You can have a single clone of the repository that points to both your fork and the main package repository... those pointers to github are called "remotes" . So I would do this in your local clone:

$ git remote add upstream https://github.com/altair-viz/altair.git
$ git checkout master
$ git pull upstream master

And then you'll have all the updates in the master branch of your local fork. Note that git will complain if you've committed changes to your local master branch that are not on upstream (this is one reason it's good practice to never work directly on your master branch). Let me know if that's the case and I can help you trouble-shoot.

@jakevdp I think that gives me good context for where I am at. I will read up more to get a better understanding of what you have shown in your last post. Thanks again for taking the time to explain.

Hi Team,

This question comes from trying to make a box plot (vega-lite )

I was wondering if there are any working example of using the aggregate feature of vega-lite in Altair.

I've seen a few examples of the Chart.transform_data method in the docs, and commented out in the v1 api here ( https://github.com/altair-viz/altair/blob/7724ce1eb10ec00487adf7156633a1c7969c6432/altair/vegalite/v1/api.py#L280 ), but it doesn't seem to be in the v2 api.py file.

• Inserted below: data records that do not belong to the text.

--- config.mk ---
export PLATFORM = sky130hd
export DESIGN_NAME = riscv_mc_core
export DESIGN_NICKNAME = d
export VERILOG_FILES = /design/src/rtl/riscv_mc_core.sv
export SDC_FILE = /design/constraint.sdc
export NUM_CORES = 2
export LEC_CHECK = 0
export BUFFER_PORTS_ARGS = -buffer_cell sky130_fd_sc_hd__buf_2
export CORE_AREA = 2 2 490 492
export CTS_BUF_LIST = sky130_fd_sc_hd__clkbuf_2
export DETAILED_ROUTE_END_ITERATION = 16
export DIE_AREA = 0 0 492 494
export GPL_TIMING_DRIVEN = 0
export SLEW_MARGIN = 20
export SYNTH_ARGS = -nofsm -noshare
export SYNTH_HDL_FRONTEND = slang
export SYNTH_SLANG_ARGS = --single-unit
--- constraint.sdc ---
create_clock -name clk -period 13.8 [get_ports clk]
set_input_delay 0.69 -clock clk [delete_from_list [all_inputs] [get_ports clk]]
set_output_delay 0.69 -clock clk [all_outputs]
set_load 0.005 [all_outputs]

edit: I'm reading the docs more carefully, and will try using the methods documented here before revisiting this. Looks like this should be doable without using transform_data.

final update: Ended up overcoming the issue, code is here: https://github.com/altair-viz/altair/pull/502

Hi, I want to contribute to this project.
I have a similar problem @Dpananos has. Plots show up in JupyterLab, but they don't when running scripts using command line.
What is a source of this problem?

@afonit Thank you for the info. Examples here are in Python scripts. Does it mean that I can write code in scripts and pull requests if it works in Jupyter Lab? I am really sorry about my little knowledge(I am new to open source)

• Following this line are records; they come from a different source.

[config.mk]
export PLATFORM = sky130hd
export DESIGN_NAME = sumdiff_seq
export DESIGN_NICKNAME = d
export VERILOG_FILES = /design/src/rtl/sumdiff_seq.sv
export SDC_FILE = /design/constraint.sdc
export NUM_CORES = 1
export LEC_CHECK = 0
export CORE_UTILIZATION = 58
export CTS_CLUSTER_DIAMETER = 200
export CTS_CLUSTER_SIZE = 20
export DETAILED_ROUTE_END_ITERATION = 10
export PLACE_DENSITY = 0.84
export SLEW_MARGIN = 30
export SYNTH_ARGS = -nofsm -noshare
export SYNTH_HDL_FRONTEND = slang
export SYNTH_SLANG_ARGS = --single-unit
[constraint.sdc]
create_clock -name clk -period 4.11 [get_ports clk]
set_input_delay 0.822 -clock clk [delete_from_list [all_inputs] [get_ports clk]]
set_output_delay 0.822 -clock clk [all_outputs]
set_load 0.03 [all_outputs]
[src/rtl/sumdiff_seq.sv]
// rtl/sumdiff_seq.sv - sequential (A+B)-(C+D) on one shared 6-bit add/sub unit
//
// Purpose: accepts four 4-bit unsigned operands on a start pulse and computes
//   F = (A+B)-(C+D) as a 6-bit two's complement value over three FSM steps.
//   The same adder/subtractor is reused for each step.
// Optional feature: define SUMDIFF_CLAMP5_EN to saturate F to -16..+15 and
//   report saturation on ovf; without it F is unclamped and ovf stays 0.
// Ports:
//   clk         clock, rising edge
//   rst_n       synchronous active-low reset
//   start       request pulse; operands sampled with it while idle
//   A,B,C,D     4-bit unsigned operands
//   busy        high from the cycle after acceptance through DONE
//   done        one-cycle pulse when F is valid
//   F           6-bit signed result, held until the next DIFF step
//   ovf         saturation flag, held together with F
module sumdiff_seq (
  input  logic       clk,
  input  logic       rst_n,
  input  logic       start,
  input  logic [3:0] A,
  input  logic [3:0] B,
  input  logic [3:0] C,
  input  logic [3:0] D,
  output logic       busy,
  output logic       done,
  output logic [5:0] F,
  output logic       ovf
);

  typedef enum logic [2:0] {
    IDLE   = 3'd0,
    SUM_AB = 3'd1,
    SUM_CD = 3'd2,
    DIFF   = 3'd3,
    DONE   = 3'd4
  } state_t;

  state_t     state_q, state_d;
  logic [3:0] a_q, a_d, b_q, b_d, c_q, c_d, d_q, d_d;
  logic [5:0] s1_q, s1_d, s2_q, s2_d;
  logic [5:0] f_q, f_d;
  logic       ovf_q, ovf_d;

  // Shared adder/subtractor: subtraction is x + ~y + 1.
  logic [5:0] alu_x, alu_y, alu_r;
  logic       alu_sub;

  assign alu_r = alu_x + (alu_y ^ {6{alu_sub}}) + {5'b0, alu_sub};

  always_comb begin
    state_d = state_q;
    a_d     = a_q;
    b_d     = b_q;
    c_d     = c_q;
    d_d     = d_q;
    s1_d    = s1_q;
    s2_d    = s2_q;
    f_d     = f_q;
    ovf_d   = ovf_q;
    alu_x   = 6'd0;
    alu_y   = 6'd0;
    alu_sub = 1'b0;

    case (state_q)
      IDLE: begin
        if (start) begin
          a_d     = A;
          b_d     = B;
          c_d     = C;
          d_d     = D;
          state_d = SUM_AB;
        end
      end
      SUM_AB: begin
        alu_x   = {2'b00, a_q};
        alu_y   = {2'b00, b_q};
        s1_d    = alu_r;
        state_d = SUM_CD;
      end
      SUM_CD: begin
        alu_x   = {2'b00, c_q};
        alu_y   = {2'b00, d_q};
        s2_d    = alu_r;
        state_d = DIFF;
      end
      DIFF: begin
        alu_x   = s1_q;
        alu_y   = s2_q;
        alu_sub = 1'b1;
`ifdef SUMDIFF_CLAMP5_EN
        // Top two bits 01 means +16..+30, 10 means -17..-30: outside 5-bit range.
        if (alu_r[5:4] == 2'b01) begin
          f_d   = 6'b001111;
          ovf_d = 1'b1;
        end else if (alu_r[5:4] == 2'b10) begin
          f_d   = 6'b110000;
          ovf_d = 1'b1;
        end else begin
          f_d   = alu_r;
          ovf_d = 1'b0;
        end
`else
        f_d     = alu_r;
        ovf_d   = 1'b0;
`endif
        state_d = DONE;
      end
      DONE: begin
        state_d = IDLE;
      end
      default: begin
        state_d = IDLE;
      end
    endcase
  end

  always_ff @(posedge clk) begin
    if (!rst_n) begin
      state_q <= IDLE;
      a_q     <= 4'd0;
      b_q     <= 4'd0;
      c_q     <= 4'd0;
      d_q     <= 4'd0;
      s1_q    <= 6'd0;
      s2_q    <= 6'd0;
      f_q     <= 6'd0;
      ovf_q   <= 1'b0;
    end else begin
      state_q <= state_d;
      a_q     <= a_d;
      b_q     <= b_d;
      c_q     <= c_d;
      d_q     <= d_d;
      s1_q    <= s1_d;
      s2_q    <= s2_d;
      f_q     <= f_d;
      ovf_q   <= ovf_d;
    end
  end

  assign busy = (state_q != IDLE);
  assign done = (state_q == DONE);
  assign F    = f_q;
  assign ovf  = ovf_q;

endmodule

# --- Word-level counts from Yosys, hierarchy flattened ---
# Index checks and enable logic that the tools add are counted.
word_totals:
  reg_bits: 37
  output_inout_bits: 9
op_classes:
  n_addsub: 2
  eq_ne: 5
  mux: 5
  bitwise: 1
  n_reduce_logical: 3
ops:
  columns: ["operator", "n"]
  rows:
  - ["$pmux 6 s3", 2]
  - ["$pmux 3 s4", 1]
  - ["$add 6x1->6", 1]
  - ["$add 6x6->6", 1]
  - ["$eq 3x2->1 const B", 2]
  - ["$xor 6x6->6", 1]
  - ["$eq 3x1->1 const B", 1]
  - ["$eq 3x3->1 const B", 1]
  - ["$logic_not 3->1", 1]
  - ["$mux 3", 1]
  - ["$reduce_bool 3->1", 1]
  - ["$ne 2x2->1 const B", 1]
  - ["$reduce_and 2->1", 1]
  - ["$mux 1", 1]

# --- Longest topological paths before layout ---
logic_depth:
  word_depth: 5
  mapped_depth: 12

# --- Least setup slack after synthesis ---
# OpenSTA, ideal clock, no wires.
synth_timing:
  path_type: "register to output"
  startpoint: "register state_q[2]"
  endpoint: "output done"
  t_arrival_ps: 1531
  required_time_ps: 3288
  path_slack_ps: 1757
  path_stages_with_launch: 4
  path_cell_list: "dfxtp_1 buf_2 clkbuf_1 nor3b_1"
synth_between:
  elab_chain_cells: 1
synth_rtl:
  columns: ["element", "line", "rtl"]
  rows:
  - ["from (decl)", "39", "state_t state_q, state_d;"]
  - ["from (signal assigned)", "130", "state_q <= state_d;"]
  - ["$eq 3x3->1", "143", "assign done = (state_q == DONE);"]
  - ["to (decl)", "26", "output logic done,"]
# No other way between the ends.

# --- Worst setup path after layout ---
layout_timing:
  startpoint: "register state_q[0]"
  endpoint: "output busy"
layout_between:
  elab_chain_cells: 1
layout_rtl:
  columns: ["element", "line", "rtl"]
  rows:
  - ["$reduce_bool 3->1", "142", "assign busy = (state_q != IDLE);"]
  - ["to (decl)", "25", "output logic busy,"]
# No other way between the ends.

==> metrics.md <==
| Metric | Value |
|---|---|
| Synth unique cells | `40` |
| Congestion Overflow GR | `0` |
| Worst vdd ir | `367 uV` |
| Cts bufs inserted | `5` |
| IO Port Bufs | `26` |
| Outcome | `complete, no violations` |
| Die span in x | `59.6 um` |
| Placement Setup Slack | `1.14 ns` |
| Synth top area share | `0.385` |
| Worst setup margin | `1.08 ns` |
| Initial Utilization | `0.619` |
| Clock buffer depth | `2` |
| EDFF count, synth | `0` |
| Yosys reg bits | `37` |
| Crit path to | `busy` |
| RSZ-0062 raised after global routing | `false` |
| Reg-to-reg setup timing slack | `1.09 ns` |
| Via count | `1589` |
| Area delta synth->final | `15.7%` |
| Minimum clock period | `3.03 ns` |
| Synth area leaders | `dfxtp_1, nand2_1, a21boi_0, mux2i_1, nor2_1` |
| Mapped Area | `1920 sq um` |
| Total GRT Usage | `0.251` |
| Crit path largest cell delay | `0.92 ns` |
| Synthesis Warnings | `0` |
| Layout Skew | `0.0114 ns` |
| Max_cap viols | `0` |
| Crit path max-delay cell type | `dfxtp_1` |
| Fin crit share | `0.738` |
| Final HPWL DP | `2.72 mm` |
| Max Clk Rate | `330 MHz` |
| Die Area | `3550 sq um` |
| Share of cells above drive strength 1 | `0.0683` |
| CP arrival | `2.21 ns` |
| CTS tree | `yes` |
| Area of the core | `3100 sq um` |
| Yosys top cell by area | `dfxtp_1` |
| Post-DRT Antenna Nets | `0` |
| WL final | `3.80 mm` |
| GPL Wtd Cong | `0.901` |
| Vias in the first global route | `1503` |
| Post-CTS sizing | `0` |
| Final setup fails | `0` |
| Setup TNS | `0 ns` |
| Main synth FF type | `dfxtp_1` |
| Largest net degree at the start of global routing | `24` |
| Leak pwr | `0.939 nW` |
| Syn avg cell area | `8.43 sq um` |
| DRT iter0 DRCs | `63` |
| Worst-Skew Late Latency | `0.35 ns` |
| Antenna cell count | `0` |
| DRC | `0` |
| CP endpoint kind | `primary output` |
| CTS Root Cell | `clkbuf_4` |
| Chip Height | `59.6 um` |
| Worst reg2reg path startpoint | `state_q[0]$_SDFFE_PN0P_` |
| Crit-path cells | `nor3_1, inv_1, clkdlybuf4s50_1` |
| Fillers | `286` |
| Crit Path Category | `reg2out` |
| First-pass GRT wire length | `6.42 mm` |
| Slew Viols, Final | `0` |
| Crit. Startpoint | `state_q[0]$_SDFFE_PN0P_` |
| IO Count | `28` |
| Critical Path Start Type | `flop` |
| Synthesized instance count | `228` |
| Crit Path Max Fanout | `22` |
| Bufs and invs on worst path | `2` |
| WL/cell | `13.0 um` |
| Crit path required time | `3.29 ns` |
| Drt via density | `5.42` |
| Final Hold Viols | `0` |
| Reg2reg end | `s1_q[4]$_SDFFE_PN0P_` |
| Mapped Nets | `252` |
| Initial antenna violation count | `0` |
| Delay-heaviest family, CP | `flip-flops` |
| Path depth of the worst reg2reg path | `10` |
| Pwr Density | `341 nW/um^2` |
| First-pass DRT Iterations | `4` |
| Max transition margin | `0.404` |
| Worst path depth | `3` |
| Nets@finish | `272` |
| Clock-pin transition on the worst setup and hold timing paths | `0.10 ns` |
| # hold bufs at CTS | `0` |
| Tightest Hold Check Type | `reg2reg` |
| Ys async rst share | `0` |
| Register area share after synthesis | `0.385` |
| Worst slew pin tran | `0.893 ns` |
| CTS sink count | `37` |
| Post-CTS Setup Inserts | `0` |
| Row count | `20` |
| H-tree levels | `2` |
worst min-delay path, cell delays in order, from the launching register on:
cell and delay, ns:
dfxtp_1 0.33, nand2_1 0.05, a21boi_1 0.05
worst min path at each step:
stage	from	endpoint	slack (ns)	cells past startpoint
4_1_cts	b_q[1]$_SDFFE_PN0P_	b_q[1]$_SDFFE_PN0P_	0.47	2
3_3_place_gp	b_q[2]$_SDFFE_PN0P_	b_q[2]$_SDFFE_PN0P_	0.45	2
2_1_floorplan	b_q[1]$_SDFFE_PN0P_	b_q[1]$_SDFFE_PN0P_	0.44	2
6_report	b_q[1]$_SDFFE_PN0P_	b_q[1]$_SDFFE_PN0P_	0.46	2
5_1_grt	b_q[2]$_SDFFE_PN0P_	b_q[2]$_SDFFE_PN0P_	0.50	2
3_5_place_dp	b_q[1]$_SDFFE_PN0P_	b_q[1]$_SDFFE_PN0P_	0.45	2
report_power, final:
part / internal (mW) / total (mW) / switching [mW]
logic: 0.0749 / 0.163 / 0.0884
registers: 0.383 / 0.413 / 0.0301
clock network: 0.0682 / 0.183 / 0.115
layout make-up:
type	instances	area, sq um	area share
Multi-Input combinational cell	169	1080	0.485
Sequential cell	37	741	0.333
Timing Repair Buffer	28	275	0.124
Tap cell	44	55.1	0.0248
Clock buffer	8	48.8	0.0219
Inverter	7	26.3	0.0118
cell families after synthesis:
kind of cell | count (synthesis) | synth area share
flip-flops | 37 | 0.385
buffers and inverters | 22 | 0.0540
multiplexers | 13 | 0.0697
adder cells (fa/ha/maj) | 5 | 0.0365
XOR/XNOR | 5 | 0.0228
AO/OA/AOI/OAI | 55 | 0.223
AND/OR/NAND/NOR | 90 | 0.206
other | 1 | 0.00195
registers in the layout (all words and copies together), names as in the netlist:
name	flops
state_q	3
a_q	4
s1_q	6
b_q	4
s2_q	6
F	6
c_q	4
d_q	4
per-layer routing:
metal	vias to the layer above	GRT usage	routed length, um
li1	819	-	-
met1	729	0.298	1820
met2	35	0.411	1730
met3	6	0.0786	161
met4	0	0.120	85
met5	-	0	0
metrics by stage:
step / hold slack [ns] / power (mW) / instance area, sq um / cells / utilization
2_1_floorplan: 0.435 / 0.536 / 1920 / 228 / -
3_3_place_gp: 0.447 / 0.579 / 2170 / 285 / 0.701
3_5_place_dp: 0.452 / 0.584 / 2170 / 285 / 0.701
4_1_cts: 0.468 / 0.761 / 2220 / 293 / 0.717
5_1_grt: 0.500 / 0.804 / 2220 / 293 / 0.717
6_report: 0.465 / 0.759 / 2220 / 293 / 0.717
cells in the mapped netlist, types with 5 or more instances:
cell type and n:
o211a_1 6, inv_1 7, nor2b_1 7, nand2_1 51, buf_2 5, mux2i_1 10
clkbuf_1 6, dfxtp_1 37, nor2_1 17, a21oi_1 9, a21boi_0 16
cells in the final DEF, fill, tap and decap left out, types with 6 or more instances in the layout:
cell type / instances
mux2i_1: 10
nand2_1: 51
a21oi_1: 9
a21boi_0: 16
nor2b_1: 7
inv_1: 7
o211a_1: 6
dfxtp_1: 37
nor2_1: 17
clkdlybuf4s50_1: 26
(Power assumes the default switching activity.)
==> RTL change, RTL diff (same settings) <==
The 5 states of `state_t` get a one-hot encoding in 5 bits.
--- a/src/rtl/sumdiff_seq.sv
+++ b/src/rtl/sumdiff_seq.sv
@@ -28,12 +28,12 @@
   output logic       ovf
 );
 
-  typedef enum logic [2:0] {
-    IDLE   = 3'd0,
-    SUM_AB = 3'd1,
-    SUM_CD = 3'd2,
-    DIFF   = 3'd3,
-    DONE   = 3'd4
+  typedef enum logic [4:0] {
+    IDLE   = 5'b00001,
+    SUM_AB = 5'b00010,
+    SUM_CD = 5'b00100,
+    DIFF   = 5'b01000,
+    DONE   = 5'b10000
   } state_t;
 
   state_t     state_q, state_d;
Formal check against the unedited RTL: no difference found for any inputs over 10 cycles, from zero or initial values and one cycle with rst_n low; not proved beyond that.
==> RTL change against the original RTL <==
  * Area after synthesis fell by 4.2%
  * Sequential cell count rose by 2
  * Via count grew 0.94%
  * Wire length increased by 3.0%
  * Register-to-register slack got worse by 190 ps
  * Count of clock-buffer cells in the layout is 2 lower
  * Hold slack worse by 4.5 ps
  * Design area is 2.9% lower
  * Largest cell class unchanged
  * Worst setup slack lost 170 ps
  * Cell count decreased by 2.0%
Power is not compared: it rests on default switching activity, and its combinational part moved more than twofold at a synthesized area within 25%.
==> RTL change: results <==
group,metric,value,unit
status,run_status,"finished, final reports clean",
global_route,grt_pass1_vias,1513,
routing,routedWlPerCell,13.6,µm
worst_setup_path,path_max_fanout,17,
yosys,ys_seq_area_share,42.4,%
yosys,synth_area_leaders,"dfxtp_1 (42%), nand2_1 (10%), a21oi_1 (6.8%), nor2_1 (4.3%), ha_1 (2.7%)",
yosys,syn-num-nets,247,
global_route,grt_max_degree,19,
worst_setup_path,r2r_setup_slack,900,ps
finish,nFillCells,257,
cts,cts.clk_slew.worst_paths,120,ps
placement,dp_hpwl,2790,µm
yosys,synth.distinct_cells,42,
cts,clock_latency,370,ps
routing,vias,1604,
worst_setup_path,cp.arrival,3460,ps
placement,dp.cells,279,
global_route,track_usage,26.5,%
global_route,grt_pass1_wl,6620,µm
yosys,synth_area_per_cell,8.25,µm²
yosys,synth_common_cells,"nand2_1 (51), dfxtp_1 (39), a21oi_1 (25), nor2_1 (21), clkbuf_1 (12)",
finish,final_nets,266,
worst_setup_path,startpoint,"state_q[4]$_SDFFE_PN0P_",
worst_setup_path,r2r_end,"F[5]$_SDFFE_PN0N_",
timing,worst_slew_pin_slew,699,ps
placement,dpl_worst_slack,970,ps
-- RTL change: where the power goes --
group / internal (mW) / leakage (nW) / switching [mW]
sequential: 0.393 / 0.317 / 0.0105
combinational: 0.0345 / 0.453 / 0.0460
clock: 0.0841 / 0.0345 / 0.135
total: 0.512 / 0.804 / 0.192
-- RTL change: cells by family (layout without fill, tap and decap cells) --
group	after synthesis	after routing	share of synthesized area (%)
buf+inv	21	41	5.10
other cells	1	1	0.204
fa+ha+maj	5	5	3.81
xor+xnor	4	4	1.90
flops	39	39	42.4
simple gates	93	93	22.0
compound gates	60	60	24.6
-- RTL change: worst min path at each step --
stage / startpoint / endpoint / cells past startpoint
4_1_cts: F[1]$_SDFFE_PN0N_ / F[1]$_SDFFE_PN0N_ / 2
3_5_place_dp: F[1]$_SDFFE_PN0N_ / F[1]$_SDFFE_PN0N_ / 2
6_report: F[1]$_SDFFE_PN0N_ / F[1]$_SDFFE_PN0N_ / 2
2_1_floorplan: s1_q[4]$_SDFFE_PN0N_ / s1_q[4]$_SDFFE_PN0N_ / 2
5_1_grt: s1_q[4]$_SDFFE_PN0N_ / s1_q[4]$_SDFFE_PN0N_ / 2
3_3_place_gp: s2_q[1]$_SDFFE_PN0N_ / s2_q[1]$_SDFFE_PN0N_ / 2
-- RTL change: routing by layer --
metal / routed length (µm) / share of wire [%] / GRT usage (%)
met1: 1730 / 44 / 31.9
met2: 1850 / 47 / 42.2
met3: 221 / 5.7 / 9.45
met4: 101 / 2.6 / 12.6
met5: 0 / 0 / 0
-- RTL change: through the flow --
step | power, mW | hold WS [ps]
after floorplan | 0.462 | 432
after global placement | 0.490 | 442
after detailed placement | 0.493 | 446
after CTS | 0.707 | 462
after global routing | 0.736 | 487
final | 0.704 | 460
-- RTL change: cell type report --
type                            count  area share [%]
Inverter                            6            1.04
Multi-Input combinational cell    163            44.7
Clock inverter                      2           0.753
Timing Repair Buffer               27            12.4
Tap cell                           44            2.55
Sequential cell                    39            36.2
Clock buffer                        6            2.38
-- RTL change: critical path, stage by stage (launching register included) --
cell and delay [ps]:
dfxtp_1 350, nor3_1 380, and2_1 650, a22oi_1 150, o21ai_0 130, ha_1 340, a21oi_1 350, o21bai_1 110
a21oi_1 260, o21a_1 260, o211ai_1 120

Hi @Juice178, thanks for your interest and sorry that was unclear! The best way to view the visualizations is in JupyterLab. For example, if you type this in a cell (once JupyterLab is properly set up you'll see a chart:

import altair as alt
from vega_datasets import data

cars = data.cars()

chart = alt.Chart(cars).mark_point().encode(
    x='Horsepower',
    y='Miles_per_Gallon',
    color='Origin'
)

chart

JupyterLab displays whatever is on the last line of a cell, so having chart at the end is what makes it display.

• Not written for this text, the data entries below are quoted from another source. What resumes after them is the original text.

$ cat src/rtl/sram_init_walker.sv
// rtl/sram_init_walker.sv - address counter and done flag for the post-reset clear walk
// Purpose: tracks which word the clear walk is on and when the last word has been written.
// Ports:
//   clk, rst       clock, synchronous active-high reset (restarts the walk at 0)
//   step_i         pulse in the HOLD cycle of each walked word
//   next_addr_o    address of the following word
//   last_o         current word is the top address
//   done_o         walk finished; stays high until reset
module sram_init_walker
  import sram_ctrl_pkg::*;
#(
  parameter int ADDR_W = SRAM_ADDR_W
) (
  input  logic              clk,
  input  logic              rst,
  input  logic              step_i,
  output logic [ADDR_W-1:0] next_addr_o,
  output logic              last_o,
  output logic              done_o
);

  logic [ADDR_W-1:0] addr_q;
  logic              done_q;

  always_ff @(posedge clk) begin
    if (rst) begin
      addr_q <= '0;
      done_q <= 1'b0;
    end else if (step_i && !done_q) begin
      if (last_o) begin
        done_q <= 1'b1;
      end else begin
        addr_q <= addr_q + 1'b1;
      end
    end
  end

  assign next_addr_o = addr_q + 1'b1;
  assign last_o      = &addr_q;
  assign done_o      = done_q;

endmodule

$ cat src/rtl/sram_array_ctrl.sv
// rtl/sram_array_ctrl.sv - single-word request sequencer for the compiled SRAM array
// Purpose: accepts one read/write at a time, drives the array address/data/strobe
//          pins with setup and hold cycles, captures dout and returns read data.
// Ports:
//   clk, rst          clock, synchronous active-high reset
//   bus (slave)       request channel, read response channel, busy/init_done status
//   sram_addr/din     array address and write data buses
//   sram_dout         array read data bus
//   sram_write_en     array write strobe
//   sram_sense_en     array sense-amp enable
// Build option: SRAM_ARRAY_CTRL_INIT_CLEAR_EN adds a post-reset walk writing 0 to
//               every word before requests are accepted.
module sram_array_ctrl
  import sram_ctrl_pkg::*;
#(
  parameter int ADDR_W       = SRAM_ADDR_W,
  parameter int DATA_W       = SRAM_DATA_W,
  parameter int SENSE_CYCLES = 1  // legal range 1..4
) (
  input  logic              clk,
  input  logic              rst,
  sram_array_ctrl_if.slave  bus,
  output logic [ADDR_W-1:0] sram_addr,
  output logic [DATA_W-1:0] sram_din,
  input  logic [DATA_W-1:0] sram_dout,
  output logic              sram_write_en,
  output logic              sram_sense_en
);

`ifdef SRAM_ARRAY_CTRL_INIT_CLEAR_EN
  localparam sram_state_e RESET_STATE = INIT;
`else
  localparam sram_state_e RESET_STATE = IDLE;
`endif

  sram_state_e       state_q, state_d;
  logic              we_q, we_d;
  logic [2:0]        sense_cnt_q, sense_cnt_d;
  logic [ADDR_W-1:0] sram_addr_q, sram_addr_d;
  logic [DATA_W-1:0] sram_din_q, sram_din_d;
  logic [DATA_W-1:0] rsp_rdata_q, rsp_rdata_d;
  logic              write_en_q, sense_en_q, rsp_valid_q, busy_q, req_ready_q;
  logic              init_done, init_done_d;

`ifdef SRAM_ARRAY_CTRL_INIT_CLEAR_EN
  logic              walk_step, walk_last, walk_done;
  logic [ADDR_W-1:0] walk_next_addr;

  sram_init_walker #(.ADDR_W(ADDR_W)) u_walker (
    .clk        (clk),
    .rst        (rst),
    .step_i     (walk_step),
    .next_addr_o(walk_next_addr),
    .last_o     (walk_last),
    .done_o     (walk_done)
  );

  assign init_done = walk_done;
`else
  assign init_done = 1'b1;
`endif

  always_comb begin
    state_d     = state_q;
    we_d        = we_q;
    sense_cnt_d = sense_cnt_q;
    sram_addr_d = sram_addr_q;
    sram_din_d  = sram_din_q;
    rsp_rdata_d = rsp_rdata_q;
    init_done_d = init_done;
`ifdef SRAM_ARRAY_CTRL_INIT_CLEAR_EN
    walk_step   = 1'b0;
`endif
    case (state_q)
      IDLE: begin
        // req_ready_q already folds in init_done, so it alone qualifies the handshake.
        if (bus.req_valid && req_ready_q) begin
          sram_addr_d = bus.req_addr;
          if (bus.req_we) begin
            sram_din_d = bus.req_wdata;
          end
          we_d    = bus.req_we;
          state_d = SETUP;
        end
      end
      INIT: state_d = WRITE;
      SETUP: begin
        if (we_q) begin
          state_d = WRITE;
        end else begin
          sense_cnt_d = 3'(SENSE_CYCLES - 1);
          state_d     = SENSE;
        end
      end
      WRITE: state_d = HOLD;
      HOLD: begin
`ifdef SRAM_ARRAY_CTRL_INIT_CLEAR_EN
        if (!init_done) begin
          walk_step = 1'b1;
          if (walk_last) begin
            state_d     = IDLE;
            init_done_d = 1'b1;
          end else begin
            // din stays at its reset value of 0 for the whole walk.
            sram_addr_d = walk_next_addr;
            state_d     = INIT;
          end
        end else begin
          state_d = IDLE;
        end
`else
        state_d = IDLE;
`endif
      end
      SENSE: begin
        if (sense_cnt_q == 3'd0) begin
          state_d = CAPTURE;
        end else begin
          sense_cnt_d = sense_cnt_q - 3'd1;
        end
      end
      CAPTURE: begin
        rsp_rdata_d = sram_dout;
        state_d     = RESP;
      end
      RESP: begin
        if (rsp_valid_q && bus.rsp_ready) begin
          state_d = IDLE;
        end
      end
      default: state_d = IDLE;
    endcase
  end

  // Every output is a register loaded from the next state, so strobes and
  // status line up exactly with the state they belong to.
  always_ff @(posedge clk) begin
    if (rst) begin
      state_q     <= RESET_STATE;
      we_q        <= 1'b0;
      sense_cnt_q <= 3'd0;
      sram_addr_q <= '0;
      sram_din_q  <= '0;
      rsp_rdata_q <= '0;
      write_en_q  <= 1'b0;
      sense_en_q  <= 1'b0;
      rsp_valid_q <= 1'b0;
      busy_q      <= (RESET_STATE != IDLE);
      req_ready_q <= (RESET_STATE == IDLE);
    end else begin
      state_q     <= state_d;
      we_q        <= we_d;
      sense_cnt_q <= sense_cnt_d;
      sram_addr_q <= sram_addr_d;
      sram_din_q  <= sram_din_d;
      rsp_rdata_q <= rsp_rdata_d;
      write_en_q  <= (state_d == WRITE);
      sense_en_q  <= (state_d == SENSE);
      rsp_valid_q <= (state_d == RESP);
      busy_q      <= (state_d != IDLE);
      req_ready_q <= (state_d == IDLE) && init_done_d;
    end
  end

  assign sram_addr     = sram_addr_q;
  assign sram_din      = sram_din_q;
  assign sram_write_en = write_en_q;
  assign sram_sense_en = sense_en_q;
  assign bus.req_ready = req_ready_q;
  assign bus.rsp_valid = rsp_valid_q;
  assign bus.rsp_rdata = rsp_rdata_q;
  assign bus.busy      = busy_q;
  assign bus.init_done = init_done;

endmodule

The example scripts being created here are for the purpose of auto-generated HTML docs which I will build sometime soon. Notebooks don't play all that well with git version control, so what we're doing here is basically copying and pasting that code from Jupyterlab into a .py file for the sake of storing the example efficiently. From there, the unit test framework can automatically run the example and ensure that everything works, and the documentation generation script I'm working on will embed the code and plot into the docs.

So you'd take the above code and make an example script that looks something like this:

"""
Simple Scatter Plot
-------------------
This is a simple example scatter plot using the cars dataset.
"""
import altair as alt
from vega_datasets import data

cars = data.cars()

chart = alt.Chart(cars).mark_point().encode(
    x='Horsepower',
    y='Miles_per_Gallon',
    color='Origin'
)

Then you can add that file to your branch, and open a pull request. Github has some documentation on that here. If you'd rather see a short video demonstration of a Pull Request, I recorded a demo here.

I hope all that is clear!

Thank you! I understand now

Wow... a week later we have almost 60 new examples! Thanks for the help everyone!

New examples are still welcome, but I'm going to close this issue because we're in pretty good shape at this point.